The RNA-Seq protocol first starts with total RNA isolation. DNA and solvent contaminations have to be avoided. After RNA isolation, ribosomal RNA is removed. It represents a high proportion of total RNA and will use up precious sequencing reads. Depending on which kind of RNAs have to be detected, mRNA enrichment can be performed using poly(A) selection or ribosomal depletion can be used to remove a particular species of rRNA. NGS technology, like PCR, uses double-stranded DNA for library preparation. So first, RNA is converted into cDNA via reverse transcription. Sequencing indexes are then added by ligation and the library is amplified by PCR and sequenced. We will detail the protocol later in the article.
Development of Bulk and Single-Cell RNA-Seq Assays
Initial development of RNA-Seq greatly benefited the study of small/non-coding RNAs.
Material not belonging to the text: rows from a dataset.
**src/rtl/uart_pkg.sv**
```systemverilog
// Shared definitions for the UART receive controller slice: baud and parity
// codes, error bit positions, controller state codes and FIFO entry width.
// Optional build macro RX_ERR_KEEP_EN widens FIFO entries to carry the
// 3-bit error tag alongside the data byte.
package uart_pkg;

  localparam logic [1:0] BAUD_2400  = 2'b00;
  localparam logic [1:0] BAUD_4800  = 2'b01;
  localparam logic [1:0] BAUD_9600  = 2'b10;
  localparam logic [1:0] BAUD_19200 = 2'b11;

  localparam logic [1:0] PAR_NONE = 2'b00;
  localparam logic [1:0] PAR_ODD  = 2'b01;
  localparam logic [1:0] PAR_EVEN = 2'b10;

  localparam int ERR_PARITY = 0;
  localparam int ERR_START  = 1;
  localparam int ERR_STOP   = 2;

  localparam logic [2:0] ST_IDLE    = 3'd0;
  localparam logic [2:0] ST_RECV    = 3'd1;
  localparam logic [2:0] ST_CAPTURE = 3'd2;
  localparam logic [2:0] ST_RECONF  = 3'd3;
  localparam logic [2:0] ST_GUARD   = 3'd4;

`ifdef RX_ERR_KEEP_EN
  localparam int ENTRY_W = 11;
`else
  localparam int ENTRY_W = 8;
`endif

  // Increment an 8-bit counter, holding at its maximum value.
  function automatic logic [7:0] sat_inc8(input logic [7:0] v);
    return (v == 8'hFF) ? v : v + 8'd1;
  endfunction

endpackage

```
**src/rtl/uart_sync_fifo.sv**
```systemverilog
// Synchronous FIFO with a registered head output. Pointers carry one extra
// bit so full and empty are told apart when the address bits match.
// A push while full is taken only if a pop happens in the same cycle.
module uart_sync_fifo #(
  parameter int WIDTH = 8,
  parameter int DEPTH = 8
) (
  input  logic                   clock,
  input  logic                   reset_n,
  input  logic                   push,
  input  logic                   pop,
  input  logic [WIDTH-1:0]       wdata,
  output logic [WIDTH-1:0]       rdata,
  output logic                   full,
  output logic                   empty,
  output logic [$clog2(DEPTH):0] level
);

  localparam int AW = $clog2(DEPTH);

  logic [WIDTH-1:0] mem [DEPTH];
  logic [AW:0]      wr_ptr;
  logic [AW:0]      rd_ptr;
  logic [AW:0]      wr_nxt;
  logic [AW:0]      rd_nxt;
  logic             do_push;
  logic             do_pop;

  assign empty   = (wr_ptr == rd_ptr);
  assign full    = (wr_ptr[AW] != rd_ptr[AW]) && (wr_ptr[AW-1:0] == rd_ptr[AW-1:0]);
  assign level   = wr_ptr - rd_ptr;
  assign do_pop  = pop & ~empty;
  assign do_push = push & (~full | do_pop);
  assign wr_nxt  = do_push ? wr_ptr + (AW+1)'(1) : wr_ptr;
  assign rd_nxt  = do_pop  ? rd_ptr + (AW+1)'(1) : rd_ptr;

  // Advance read and write pointers on accepted pushes and pops.
  always_ff @(posedge clock) begin
    if (!reset_n) begin
      wr_ptr <= '0;
      rd_ptr <= '0;
    end else begin
      wr_ptr <= wr_nxt;
      rd_ptr <= rd_nxt;
    end
  end

  // Store accepted bytes; storage needs no reset since pointers gate reads.
  always_ff @(posedge clock) begin
    if (do_push) begin
      mem[wr_ptr[AW-1:0]] <= wdata;
    end
  end

  // Keep the head register equal to the entry that will be at the front
  // after this edge, bypassing the write data when it becomes the head.
  always_ff @(posedge clock) begin
    if (!reset_n) begin
      rdata <= '0;
    end else if (wr_nxt == rd_nxt) begin
      rdata <= '0;
    end else if (do_push && (rd_nxt[AW-1:0] == wr_ptr[AW-1:0])) begin
      rdata <= wdata;
    end else begin
      rdata <= mem[rd_nxt[AW-1:0]];
    end
  end

endmodule

```
**src/rtl/uart_rx_ctrl.sv**
```systemverilog
// Host-side controller for the RxUnit receiver. Owns parity/baud config and
// applies host writes only while the receiver is idle, followed by a guard
// interval. Captures frames on rising edges of done, buffers good bytes in
// a FIFO, and keeps sticky overrun and a saturating error count.
// Build macro RX_ERR_KEEP_EN: errored frames are also queued with their tag.
module uart_rx_ctrl
  import uart_pkg::*;
#(
  parameter int         DEPTH      = 8,
  parameter int         CFG_GUARD  = 16,
  parameter logic [1:0] RST_BAUD   = BAUD_9600,
  parameter logic [1:0] RST_PARITY = PAR_NONE
) (
  input  logic                   clock,
  input  logic                   reset_n,
  input  logic                   cfg_wr,
  input  logic [1:0]             cfg_parity,
  input  logic [1:0]             cfg_baud,
  output logic                   cfg_busy,
  output logic [1:0]             parity_type,
  output logic [1:0]             baud_rate,
  input  logic                   rx_active_flag,
  input  logic                   rx_done_flag,
  input  logic [2:0]             rx_error_flag,
  input  logic [7:0]             rx_data,
  output logic [7:0]             m_data,
  output logic [2:0]             m_err,
  output logic                   m_valid,
  input  logic                   m_ready,
  output logic [$clog2(DEPTH):0] fifo_level,
  output logic                   overrun,
  output logic [7:0]             err_cnt,
  input  logic                   clear_stats
);

  localparam int GW = (CFG_GUARD > 1) ? $clog2(CFG_GUARD) : 1;

  logic [2:0]         state;
  logic [2:0]         state_nxt;
  logic               done_q;
  logic               done_edge;
  logic               pend_valid;
  logic [1:0]         pend_parity;
  logic [1:0]         pend_baud;
  logic [GW-1:0]      guard_cnt;
  logic               is_capture;
  logic               frame_err;
  logic               push_req;
  logic               pop;
  logic               drop;
  logic               fifo_full;
  logic               fifo_empty;
  logic [ENTRY_W-1:0] fifo_wdata;
  logic [ENTRY_W-1:0] fifo_head;

  assign done_edge  = rx_done_flag & ~done_q;
  assign is_capture = (state == ST_CAPTURE);
  assign frame_err  = |rx_error_flag;
  assign cfg_busy   = pend_valid | (state == ST_RECONF) | (state == ST_GUARD);
  assign m_valid    = ~fifo_empty;
  assign pop        = m_valid & m_ready;
  assign drop       = push_req & fifo_full & ~pop;
  assign m_data     = fifo_head[7:0];

`ifdef RX_ERR_KEEP_EN
  assign push_req   = is_capture;
  assign fifo_wdata = {rx_error_flag, rx_data};
  assign m_err      = fifo_head[10:8];
`else
  assign push_req   = is_capture & ~frame_err;
  assign fifo_wdata = rx_data;
  assign m_err      = 3'b000;
`endif

  // Remember the previous done level so only rising edges start a capture.
  always_ff @(posedge clock) begin
    if (!reset_n) begin
      done_q <= 1'b0;
    end else begin
      done_q <= rx_done_flag;
    end
  end

  // Next-state logic; a pending config wins over a new frame when idle.
  always_comb begin
    state_nxt = state;
    case (state)
      ST_IDLE: begin
        if (pend_valid && !rx_active_flag) begin
          state_nxt = ST_RECONF;
        end else if (done_edge) begin
          state_nxt = ST_CAPTURE;
        end else if (rx_active_flag) begin
          state_nxt = ST_RECV;
        end
      end
      ST_RECV: begin
        if (done_edge) begin
          state_nxt = ST_CAPTURE;
        end else if (!rx_active_flag) begin
          state_nxt = ST_IDLE;
        end
      end
      ST_CAPTURE: state_nxt = ST_IDLE;
      ST_RECONF:  state_nxt = ST_GUARD;
      ST_GUARD: begin
        if (guard_cnt == '0) begin
          state_nxt = ST_IDLE;
        end
      end
      default:    state_nxt = ST_IDLE;
    endcase
  end

  // Controller state register.
  always_ff @(posedge clock) begin
    if (!reset_n) begin
      state <= ST_IDLE;
    end else begin
      state <= state_nxt;
    end
  end

  // Hold the latest host config write and apply it in the reconfig cycle.
  always_ff @(posedge clock) begin
    if (!reset_n) begin
      pend_valid  <= 1'b0;
      pend_parity <= RST_PARITY;
      pend_baud   <= RST_BAUD;
      parity_type <= RST_PARITY;
      baud_rate   <= RST_BAUD;
    end else begin
      if (cfg_wr) begin
        pend_valid  <= 1'b1;
        pend_parity <= cfg_parity;
        pend_baud   <= cfg_baud;
      end else if (state == ST_RECONF) begin
        pend_valid <= 1'b0;
      end
      if (state == ST_RECONF) begin
        parity_type <= pend_parity;
        baud_rate   <= pend_baud;
      end
    end
  end

  // Guard interval counter loaded on apply and run down while guarding.
  always_ff @(posedge clock) begin
    if (!reset_n) begin
      guard_cnt <= '0;
    end else if (state == ST_RECONF) begin
      guard_cnt <= GW'(CFG_GUARD - 1);
    end else if ((state == ST_GUARD) && (guard_cnt != '0)) begin
      guard_cnt <= guard_cnt - GW'(1);
    end
  end

  // Sticky overrun and saturating error count; a clear request wins.
  always_ff @(posedge clock) begin
    if (!reset_n) begin
      overrun <= 1'b0;
      err_cnt <= 8'd0;
    end else if (clear_stats) begin
      overrun <= 1'b0;
      err_cnt <= 8'd0;
    end else begin
      if (drop) begin
        overrun <= 1'b1;
      end
      if (is_capture && frame_err) begin
        err_cnt <= sat_inc8(err_cnt);
      end
    end
  end

  uart_sync_fifo #(
    .WIDTH (ENTRY_W),
    .DEPTH (DEPTH)
  ) u_fifo (
    .clock   (clock),
    .reset_n (reset_n),
    .push    (push_req),
    .pop     (pop),
    .wdata   (fifo_wdata),
    .rdata   (fifo_head),
    .full    (fifo_full),
    .empty   (fifo_empty),
    .level   (fifo_level)
  );

endmodule

```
Microarrays were not a good fit for small non-coding RNA as oligonucleotide sequences on microarrays were based on existing genome sequences, particularly coding genes. Also, small RNAs were too short to be captured on a chip. One of the first studies using RNA pyrosequencing was led by Bartel DP. at the MIT, using C. elegans samples. This study, which sequenced ~400K small RNAs, enabled the discovery of 18 new microRNAs, thousands of siRNA, and a third class of small RNAs, called 21U-RNAs. These small 21U-RNAs are 21 nucleotides long with a 5’ uridine and mapped to two different regions of chromosome IV either between coding genes or within introns.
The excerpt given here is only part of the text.